Les potentiels redox du Cuivre [0.159 V pour Cu2+/Cu+ et 0.520 V pour Cu+/Cu0]témoignent de l’instabilité thermodynamique du CuI qui peut facilement s’oxyder en CuII ou se dismuter en Cu0 et CuII. Par conséquent, son utilisation requiert des conditions inertes. Pour s’affranchir de cette contrainte, la CuAAC s’appuie sur la réduction in situ du CuII en CuI grâce à l’action de l’ascorbate de sodium. Bien que cette méthode soit efficace, elle a montré certaines limitations. Sur un plan synthétique, le système CuII/ascorbate échoue à catalyser la formation des 1,2,3-triazoles 1,4-disubstitués pour certains substrats tels que les azotures fluoro-alkyles 42. Sur un plan applicatif, le système CuII-ascorbate s’est révélé inefficace dans le cadre de la bio-conjugaison pour trois raisons. La première est en rapport avec l’aérobie des milieux biologiques : comme dans ces conditions le CuI généré s’oxyde rapidement, une plus grande quantité de CuII et d’agent réducteur est nécessaire. Or, les sels réducteurs tels que l’ascorbate de sodium peuvent interagir avec les protéines chaines induisant des altérations au niveau de la structure de l’ADN 43. La deuxième raison est d’ordre cinétique : la CuAAC catalysée par le système de Sharpless n’est pas compatible avec la cinétique requise pour la conjugaison en milieu biologique.

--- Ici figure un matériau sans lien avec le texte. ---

### config.mk
export PLATFORM = sky130hd
export DESIGN_NAME = stopwatch_digits
export DESIGN_NICKNAME = d
export VERILOG_FILES = /design/src/rtl/stopwatch_digits_pkg.sv /design/src/rtl/stopwatch_digits_key_conditioner.sv /design/src/rtl/stopwatch_digits.sv
export SDC_FILE = /design/constraint.sdc
export NUM_CORES = 1
export LEC_CHECK = 0
export BUFFER_PORTS_ARGS = -buffer_cell sky130_fd_sc_hd__buf_4
export CAP_MARGIN = 40
export CORE_UTILIZATION = 62
export DETAILED_ROUTE_END_ITERATION = 8
export PLACE_DENSITY = 0.91
export SYNTH_ARGS = -nofsm -noshare
export SYNTH_HDL_FRONTEND = slang
export SYNTH_SLANG_ARGS = --single-unit
### constraint.sdc
create_clock -name CLOCK_50 -period 2.7 [get_ports CLOCK_50]
set_input_delay 0.405 -clock CLOCK_50 [delete_from_list [all_inputs] [get_ports CLOCK_50]]
set_output_delay 0.405 -clock CLOCK_50 [all_outputs]
set_load 0.02 [all_outputs]
### src/rtl/stopwatch_digits_pkg.sv
`default_nettype none
// ============================================================================
// Module   : stopwatch_pkg
// Purpose  : Shared types, constants and the BCD increment helper for the
//            stopwatch_digits block.
// Contents : sw_state_t  - run/pause/clear state encoding
//            BCD_MAX     - largest legal value of a decimal digit
//            DIGITS      - number of BCD digits in the count
//            bcd_inc()   - ripple-carry BCD increment, returns {carry, value}
// Revision : 1.0 - initial release
// ============================================================================
package stopwatch_pkg;

    typedef enum logic [1:0] {
        IDLE  = 2'd0,
        RUN   = 2'd1,
        PAUSE = 2'd2
    } sw_state_t;

    localparam logic [3:0] BCD_MAX = 4'd9;
    localparam int         DIGITS  = 4;

    // The carry out of the top digit is the 9999 -> 0000 roll-over flag.
    // Digits at or above BCD_MAX roll to 0, so a digit can never leave 0..9.
    function automatic logic [4*DIGITS:0] bcd_inc(input logic [4*DIGITS-1:0] value);
        logic [4*DIGITS-1:0] next_value;
        logic                carry;
        next_value = value;
        carry      = 1'b1;
        for (int i = 0; i < DIGITS; i++) begin
            if (carry) begin
                if (value[4*i +: 4] >= BCD_MAX) begin
                    next_value[4*i +: 4] = 4'd0;
                end else begin
                    next_value[4*i +: 4] = value[4*i +: 4] + 4'd1;
                    carry                = 1'b0;
                end
            end
        end
        return {carry, next_value};
    endfunction

endpackage : stopwatch_pkg
`default_nettype wire

### src/rtl/stopwatch_digits_key_conditioner.sv
`default_nettype none
// ============================================================================
// Module   : key_conditioner
// Purpose  : Conditions one raw active-low push-button: 2-flop synchronizer,
//            consecutive-cycle debounce, and a one-cycle press pulse on the
//            debounced 1->0 transition (releases produce nothing).
// Ports    : CLOCK_50 - system clock, rising edge
//            RESET_N  - asynchronous active-low reset
//            KEY_N    - raw button level, asynchronous to CLOCK_50
//            PRESS    - one-cycle press event
// Params   : DB_CYCLES - stable cycles needed before a new level is accepted
// Revision : 1.0 - initial release
// ============================================================================
module key_conditioner
    import stopwatch_pkg::*;
#(
    parameter int DB_CYCLES = 500000
) (
    input  logic CLOCK_50,
    input  logic RESET_N,
    input  logic KEY_N,
    output logic PRESS
);

    localparam int                 c_CNT_W    = $clog2(DB_CYCLES + 1);
    localparam logic [c_CNT_W-1:0] c_CNT_LAST = c_CNT_W'(DB_CYCLES - 1);

    logic               r_sync1;
    logic               r_sync2;
    logic               r_level;
    logic               r_press;
    logic [c_CNT_W-1:0] r_cnt;

    // The counter only advances while the synchronized value disagrees with
    // the accepted level, so any bounce back to the old level restarts it.
    // The press pulse is registered alongside the level update, which puts
    // it DB_CYCLES+2 cycles after the raw edge.
    always_ff @(posedge CLOCK_50 or negedge RESET_N) begin
        if (!RESET_N) begin
            r_sync1 <= 1'b1;
            r_sync2 <= 1'b1;
            r_level <= 1'b1;
            r_press <= 1'b0;
            r_cnt   <= '0;
        end else begin
            r_sync1 <= KEY_N;
            r_sync2 <= r_sync1;
            r_press <= 1'b0;
            if (r_sync2 == r_level) begin
                r_cnt <= '0;
            end else if (r_cnt == c_CNT_LAST) begin
                r_cnt   <= '0;
                r_level <= r_sync2;
                // Old level high means this is a 1->0 (press) transition.
                r_press <= r_level;
            end else begin
                r_cnt <= r_cnt + c_CNT_W'(1);
            end
        end
    end

    assign PRESS = r_press;

endmodule : key_conditioner
`default_nettype wire

### src/rtl/stopwatch_digits.sv
`default_nettype none
// ============================================================================
// Module   : stopwatch_digits
// Purpose  : Prescaled 4-digit BCD stopwatch with run/pause/clear buttons,
//            feeding one nibble per 7-segment digit (D0 least significant).
// Ports    : CLOCK_50   - system clock, rising edge
//            RESET_N    - asynchronous active-low reset
//            START_STOP - raw active-low start/stop button
//            CLEAR      - raw active-low clear button
//            LAP        - raw active-low lap button (STOPWATCH_LAP_EN only)
//            D0..D3     - BCD digits, always 0..9
//            RUNNING    - high while in RUN
//            WRAP       - one-cycle pulse on 9999 -> 0000
// Params   : TICK_DIV  - clock cycles per count increment
//            DB_CYCLES - button debounce length in cycles
// Macro    : STOPWATCH_LAP_EN - adds LAP button and a display hold register
// Revision : 1.0 - initial release
// ============================================================================
module stopwatch_digits
    import stopwatch_pkg::*;
#(
    parameter int TICK_DIV  = 5000000,
    parameter int DB_CYCLES = 500000
) (
    input  logic       CLOCK_50,
    input  logic       RESET_N,
    input  logic       START_STOP,
    input  logic       CLEAR,
`ifdef STOPWATCH_LAP_EN
    input  logic       LAP,
`endif
    output logic [3:0] D0,
    output logic [3:0] D1,
    output logic [3:0] D2,
    output logic [3:0] D3,
    output logic       RUNNING,
    output logic       WRAP
);

    localparam int                 c_PRE_W    = $clog2(TICK_DIV);
    localparam logic [c_PRE_W-1:0] c_PRE_LAST = c_PRE_W'(TICK_DIV - 1);
    localparam int                 c_CNT_W    = 4 * DIGITS;

    logic                 w_start_ev;
    logic                 w_clear_ev;
    logic                 w_tick;
    logic [c_CNT_W:0]     w_inc;
    logic [c_CNT_W-1:0]   w_disp;
    sw_state_t            w_state_nxt;

    sw_state_t            r_state;
    logic [c_PRE_W-1:0]   r_pre;
    logic [c_CNT_W-1:0]   r_count;
    logic                 r_running;
    logic                 r_wrap;

    key_conditioner #(.DB_CYCLES(DB_CYCLES)) u_key_start (
        .CLOCK_50 (CLOCK_50),
        .RESET_N  (RESET_N),
        .KEY_N    (START_STOP),
        .PRESS    (w_start_ev)
    );

    key_conditioner #(.DB_CYCLES(DB_CYCLES)) u_key_clear (
        .CLOCK_50 (CLOCK_50),
        .RESET_N  (RESET_N),
        .KEY_N    (CLEAR),
        .PRESS    (w_clear_ev)
    );

    // Clear has priority over a coincident start/stop event.
    always_comb begin
        w_state_nxt = r_state;
        if (w_clear_ev) begin
            w_state_nxt = IDLE;
        end else if (w_start_ev) begin
            case (r_state)
                IDLE:    w_state_nxt = RUN;
                RUN:     w_state_nxt = PAUSE;
                PAUSE:   w_state_nxt = RUN;
                default: w_state_nxt = IDLE;
            endcase
        end
    end

    assign w_tick = (r_state == RUN) && (r_pre == c_PRE_LAST);
    assign w_inc  = bcd_inc(r_count);

    // The prescaler only moves in RUN, so PAUSE keeps the sub-tick phase.
    // RUNNING is registered from the next state so it rises together with
    // the state register rather than one cycle later.
    always_ff @(posedge CLOCK_50 or negedge RESET_N) begin
        if (!RESET_N) begin
            r_state   <= IDLE;
            r_pre     <= '0;
            r_count   <= '0;
            r_running <= 1'b0;
            r_wrap    <= 1'b0;
        end else begin
            r_state   <= w_state_nxt;
            r_running <= (w_state_nxt == RUN);
            r_wrap    <= 1'b0;
            if (w_clear_ev) begin
                r_pre   <= '0;
                r_count <= '0;
            end else if (r_state == RUN) begin
                if (w_tick) begin
                    r_pre   <= '0;
                    r_count <= w_inc[c_CNT_W-1:0];
                    r_wrap  <= w_inc[c_CNT_W];
                end else begin
                    r_pre <= r_pre + c_PRE_W'(1);
                end
            end
        end
    end

`ifdef STOPWATCH_LAP_EN
    logic               w_lap_ev;
    logic               r_hold;
    logic [c_CNT_W-1:0] r_lap;

    key_conditioner #(.DB_CYCLES(DB_CYCLES)) u_key_lap (
        .CLOCK_50 (CLOCK_50),
        .RESET_N  (RESET_N),
        .KEY_N    (LAP),
        .PRESS    (w_lap_ev)
    );

    // Capture takes the pre-tick count, which is what the display shows in
    // that cycle, so a lap coincident with a tick freezes the visible value.
    always_ff @(posedge CLOCK_50 or negedge RESET_N) begin
        if (!RESET_N) begin
            r_hold <= 1'b0;
            r_lap  <= '0;
        end else if (w_clear_ev) begin
            r_hold <= 1'b0;
        end else if (w_lap_ev) begin
            if (r_state == RUN) begin
                r_hold <= ~r_hold;
                if (!r_hold) begin
                    r_lap <= r_count;
                end
            end else begin
                r_hold <= 1'b0;
            end
        end
    end

    assign w_disp = r_hold ? r_lap : r_count;
`else
    assign w_disp = r_count;
`endif

    assign D0      = w_disp[3:0];
    assign D1      = w_disp[7:4];
    assign D2      = w_disp[11:8];
    assign D3      = w_disp[15:12];
    assign RUNNING = r_running;
    assign WRAP    = r_wrap;

endmodule : stopwatch_digits
`default_nettype wire

Yosys cells after proc, flatten, opt, wreduce, memory -nomap -nowiden

Cells that the tools add are included.

Memory bits (writable): 0
Register bits: 89
Memories kept: 0
Input bits: 4
Memory bits (read-only): 0
Logic and storage cells: 87
Bits in latches: 0

Add/subtract/negate cells: 7
Magnitude comparators: 4
Shifts and indexed selects: 0
Muxes and demuxes: 34
Reduce and logical (&&, ||, !) cells: 14
Bitwise logic cells: 2
Div/mod/pow operators: 0
Equality and inequality tests: 8
$mul: 0

Operators by type and width:

| cell                  | number |
|---|---|
| $mux 19               | 4 |
| $mux 23               | 3 |
| $mux 16               | 3 |
| $add 19x1->19 const B | 2 |
| $eq 19x19->1 const B  | 2 |
| $mux 4                | 7 |
| $add 23x1->23 const B | 1 |
| $eq 23x23->1 const B  | 1 |
| $add 4x1->4 const B   | 4 |
| $ge 4x4->1 const B    | 4 |
| $mux 1                | 14 |
| $reduce_bool 2->1     | 5 |
| $reduce_and 3->1      | 3 |
| $reduce_and 2->1      | 3 |
| $eq 2x1->1 const B    | 2 |
| $mux 2                | 2 |
| $pmux 2 s2            | 1 |
| $eq 1x1->1            | 2 |
| $eq 2x2->1 const B    | 1 |
| $logic_not 2->1       | 1 |
| $not 1->1             | 2 |
| $reduce_or 2->1       | 1 |
| $logic_and 1x1->1     | 1 |

Logic depth before layout (Yosys ltp)

Depth after elaboration: 8
Depth in mapped cells: 7

Hierarchy

Synthesis repeated with hierarchy kept, for this count alone.

Cell total of the unflattened synthesis: 477
Area, all modules: 4,690.7 µm²

Modules (own cells, without submodules):

| module           | instances | sequential area each (µm²) | area each (µm²) | cells each |
|---|---|---|---|---|
| stopwatch_digits | 1         | 1,076.0                    | 2,446.1         | 257 |
| key_conditioner  | 2         | 579.3                      | 1,122.3         | 110 |

Least setup slack after synthesis

Ideal clock, no wire load.

Kind: register to register
Start point: register r_count[0]
End point: register r_count[10]
Cell stages (with the launch flop): 8
Clock period less this slack: 2,159 ps
Arrival time: 2,021 ps
Path slack: 541 ps
Data required time: 2,562 ps
Path through: dfrtp_1 -> inv_1 -> ha_1 -> nor3b_1 -> or4_1 -> clkbuf_1 -> o41ai_1 -> o41ai_1

Longest elaborated chain between the ends: 5

RTL lines:

| element                            | RTL line                   | text |
|---|---|---|
| start, declared                    | stopwatch_digits.sv:53     | `logic [c_CNT_W-1:0] r_count;` |
| start signal, assigned             | stopwatch_digits.sv:109    | `r_count <= w_inc[c_CNT_W-1:0];` |
| $ge 4x4->1                         | stopwatch_digits_pkg.sv:32 | `if (value[4*i +: 4] >= BCD_MAX) begin` |
| $mux 1                             | stopwatch_digits_pkg.sv:32 |  |
| $mux 1                             | stopwatch_digits_pkg.sv:31 | `if (carry) begin` |
| $reduce_bool 2->1 (no source line) | -                          |  |
| $reduce_and 3->1 (no source line)  | -                          |  |

No other way between the ends.
A chain may end at the register's enable or synchronous reset.

Worst setup path in the final report

Start point: register r_count[0]
End point: register r_count[11]

Same word-level chain as after synthesis.

==> impl_metrics.env <==
export IMPL_status="complete, no violations"
export IMPL_diodes=0
export IMPL_synth_avg_cell_area_um2=9.84
export IMPL_grt_max_degree=59
export IMPL_place_area_um2=5120
export IMPL_syn_area_um2=4860
export IMPL_drcViolationCount=0
export IMPL_fin_util_pct=71.6
export IMPL_grt_pass1_vias=3843
export IMPL_skew_ns=0.00583
export IMPL_synth_top_area_share_pct=42.7
export IMPL_hold_violations=0
export IMPL_dieArea_um2=8200
export IMPL_antenna_left=0
export IMPL_yosysTopAreaCell="dfrtp_1"
export IMPL_drive_gt1_share_pct=12.7
export IMPL_finalSetupTns_ns=0
export IMPL_hp_class="primary input to flip-flop"
export IMPL_numPlacedInstances=601
export IMPL_cp_required_ns=2.96
export IMPL_fin_nets=533
export IMPL_fp_dieH_um=90.6
export IMPL_ir_drop_uv=331
export IMPL_timing_fmax_mhz=425
export IMPL_slew_violations=0
export IMPL_final_cells=618
export IMPL_place_congestion=0.864
export IMPL_drt_iter0_drc=313
export IMPL_cts_tree="yes"
export IMPL_async_flop_share_pct=100
export IMPL_crit_fanout=11
export IMPL_cap_violations=0
export IMPL_rsz0062_at_grt="false"
export IMPL_period_minus_slack_ns=2.36
export IMPL_synth_top_flop_cell="dfrtp_1"
export IMPL_cts_buffers=9
export IMPL_cp_arrival_ns=2.61
export IMPL_syn2layout_area_growth_pct=9.06
export IMPL_grt_overflow=0
export IMPL_grt_usage_pct=27.0
export IMPL_p_per_area_nw_per_um2=426
export IMPL_clkTransAtPathRegs_ns=0.09
export IMPL_numPortBuffers=21
export IMPL_hpwl_mm=6.99
export IMPL_initial_core_util_pct=65.6
export IMPL_synth_seq_cells=89
export IMPL_cp_end_kind="flip-flop"
export IMPL_timing_final_crit_share_pct=87.2
export IMPL_tightestPinTransition_ns=0.800
export IMPL_slew_headroom_pct=46.5
export IMPL_ys_types=64
export IMPL_grt_pass1_wl_mm=17.8
export IMPL_ys_top_cells_by_count="dfrtp_1 (83), nor2_1 (53), a21oi_1 (30), nand4_1 (25), nand2_1 (24)"
export IMPL_dr_pass1_iters=5
export IMPL_clkLatencyLatePin_ns=0.37
export IMPL_start_kind="flip-flop"
export IMPL_wire_per_inst_um=16.8
export IMPL_core_area_um2=7410
export IMPL_synth_cells=494
export IMPL_avgViaCountPerCell=6.48
export IMPL_routed_wirelength_mm=10.4
export IMPL_die_w_um=90.6
export IMPL_critPathKind="flip-flop to flip-flop"
export IMPL_finalPower_mw=2.26
export IMPL_power_leakage_nw=2.16
export IMPL_vias=4003
export IMPL_antenna_found_initial=0
export IMPL_final_area_um2=5300
export IMPL_setup_viol=0
export IMPL_yosysMostFrequentCell="dfrtp_1"
export IMPL_clockBufferDepth=2
export IMPL_clock_sinks=89
export IMPL_synth_area_leaders="dfrtp_1 (43%), nor2_1 (4.1%), ha_1 (3.9%)"
export IMPL_io_pins=22
export IMPL_cts_setup_buffers=0
export IMPL_yosysSeqAreaShare_pct=45.9
export IMPL_cts_root_buf="clkbuf_8"
export IMPL_cts_max_level=3
export IMPL_syn_nets=513
export IMPL_synth_edf_count=0
export IMPL_rows=31
export IMPL_ys_warn_count=0
[worst max-delay path, cell delays in order (launching register included)]
cell	delay [ns]
dfrtp_1	0.46
inv_1	0.08
ha_1	0.19
nor3b_1	0.17
or4_1	0.67
a2111o_1	0.41
a32o_1	0.27
[layout by cell type, fill, tap and decap left out, types with 4 or more instances in the layout]
master / instances
a211oi_1: 4
a21oi_1: 30
and2_1: 5
and4_1: 11
buf_4: 27
clkbuf_8: 9
dfrtp_1: 83
dfstp_2: 6
ha_1: 15
inv_1: 16
mux2i_1: 4
nand2_1: 24
nand2b_1: 4
nand3_1: 19
nand4_1: 25
nor2_1: 53
nor2b_1: 8
nor3_1: 9
nor4_1: 9
nor4b_1: 6
o211ai_1: 5
o21ai_0: 20
o31ai_1: 9
or3_1: 10
or4_1: 8
xnor2_1: 19
xor2_1: 18
[area by class of cell]
| cell class | count | area (µm²) |
|---|---|---|
| Multi-Input combinational cell | 369 | 2470 |
| Clock buffer | 10 | 128 |
| Clock inverter | 6 | 50.0 |
| Inverter | 16 | 60.1 |
| Sequential cell | 89 | 2230 |
| Tap cell | 99 | 124 |
| Timing Repair Buffer | 29 | 233 |
| Fill cell | 531 | 2100 |
[path summary, 6_finish.rpt]
check,start,to,slack (ns),depth (start not counted)
max,r_count[0]$_DFFE_PN0P_,r_count[11]$_DFFE_PN0P_,0.34,6
min,CLEAR,u_key_clear.r_sync1$_DFF_PN1_,0.14,1
max reg2reg,r_count[0]$_DFFE_PN0P_,r_count[11]$_DFFE_PN0P_,0.34,6
min reg2reg,u_key_clear.r_sync1$_DFF_PN1_,u_key_clear.r_sync2$_DFF_PN1_,0.36,0
max in group asynchronous,RESET_N,u_key_start.r_sync1$_DFF_PN1_,1.50,3
min in group asynchronous,RESET_N,r_pre[12]$_DFFE_PN0P_,0.51,2
[cells by family after synthesis]
logic type	after synthesis	synth area share [%]
simple gates	217	26.1
compound gates	94	13.0
flops	89	45.9
xor+xnor	37	6.66
buf+inv	36	3.16
fa+ha+maj	15	3.86
mux	6	1.29
[sequential cells by signal (all words and copies together), names as in the netlist]
| register | cells |
|---|---|
| r_pre | 23 |
| r_count | 16 |
| u_key_start.r_cnt | 19 |
| u_key_start.r_sync2 | 1 |
| u_key_clear.r_sync1 | 1 |
| u_key_clear.r_level | 1 |
| u_key_start.r_sync1 | 1 |
| u_key_start.PRESS | 1 |
| r_state | 2 |
| u_key_clear.r_sync2 | 1 |
| WRAP | 1 |
| u_key_clear.PRESS | 1 |
| RUNNING | 1 |
| u_key_start.r_level | 1 |
| u_key_clear.r_cnt | 19 |
[routing by layer]
metal / wire length (µm) / track usage (%) / vias up
li1: - / - / 1871
met1: 4390 / 34.1 / 1963
met2: 5260 / 45.3 / 142
met3: 522 / 5.47 / 27
met4: 191 / 11.0 / 0
met5: 0 / 0 / -
[where the power goes]
part           total, mW  internal (mW)  switching (mW)  leakage (nW)
clock              0.848          0.346           0.502        0.0839
sequential          1.35           1.34         0.00917          1.22
combinational     0.0590         0.0161          0.0429         0.863
[per-stage QoR]
stage / hold WS, ns / worst slack [ns]
detailed placement: 0.347 / 0.365
floorplan: 0.109 / 0.541
CTS: 0.128 / 0.366
global placement: 0.347 / 0.470
global route: 0.120 / 0.280
finish: 0.141 / 0.344
[repair_timing]
action / in CTS / in global routing
gates resized for setup: 0 / 0
hold endpoints to repair: 31 / 0
hold buffers: 1 / 0
No activity file was read; power rests on OpenSTA's default activity.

Enfin, la troisième raison est en rapport avec la toxicité du cuivre en milieu cellulaire 44. Pour circonvenir ces limitations, des travaux se sont inspirés de l’activité catalytique des métallo-enzymes qui font intervenir le CuI en lui fournissant un environnement de coordination adapté 45,46,47. Pour mimer cette enveloppe de protection, il a été proposé l’utilisation de ligands pouvant :

Stabiliser l’état d’oxydation + I pour éviter l’oxydation et la dis-mutation.

Protéger la sphère de coordination du cuivre pour éviter la formation de complexes polynucléaires (agrégats) inactifs tout en permettant à l’azoture d’y accéder.

Offrir une bonne densité électronique au cuivre pour une meilleure réactivité sans perturber son état d’oxydation.

Grâce à son caractère acide de Lewis intermédiaire mou-dur à légèrement mou, le cuivre est potentiellement compatible avec différents types de ligands. Ainsi, un large panel de ligands a été investigué. Cependant, ces travaux ont été réalisés dans des conditions réactionnelles très différentes les unes des autres, ce qui a compliqué la comparaison des résultats obtenus. On peut, néanmoins, définir deux classes de ligands en se basant sur leur caractère donneur.

41 a) Ligands mous :

Cette classe inclut une variété de ligands tels que les phosphines, nitriles, guanidines, imines, thiols, halogènes. Elle est subdivisée en deux sous-classes. La première est caractérisée par une labilité prononcée et donc une protection marginale de la sphère de coordination du Cuivre (ex : halogène). La deuxième se distingue par une liaison forte avec le Cuivre, ce qui inhibe l’activité de ce dernier (ex : nitrile 48). Dans les deux cas, ces ligands ne sont pas assez favorables à la réaction.

b) Ligands durs :

Cette classe est dominée par les amines qui sont largement utilisées en raison de leur double fonction base-ligand. Le caractère basique aide à la déprotonation (surtout dans les solvants organiques) tandis que son potentiel chélateur prévient la formation d’agrégats, facilite la coordination de l’azoture au cuivre et favorise la solubilité du complexe. On peut citer plusieurs exemples d’amines tertiaires fréquemment utilisées telles que la triéthylamine, la N,N-diisopropyléthylamine, la 2,6-lutidine, etc. La TBTA (tris(benzyltriazolyl)méthylamine) (Figure 13) 46 est particulièrement intéressante pour des applications de bio-conjugaison 49. Son efficacité est attribuée à son caractère à la fois mou (faible potentiel de liaison de ses « bras ») et dur (effet donneur de l’atome d’azote central).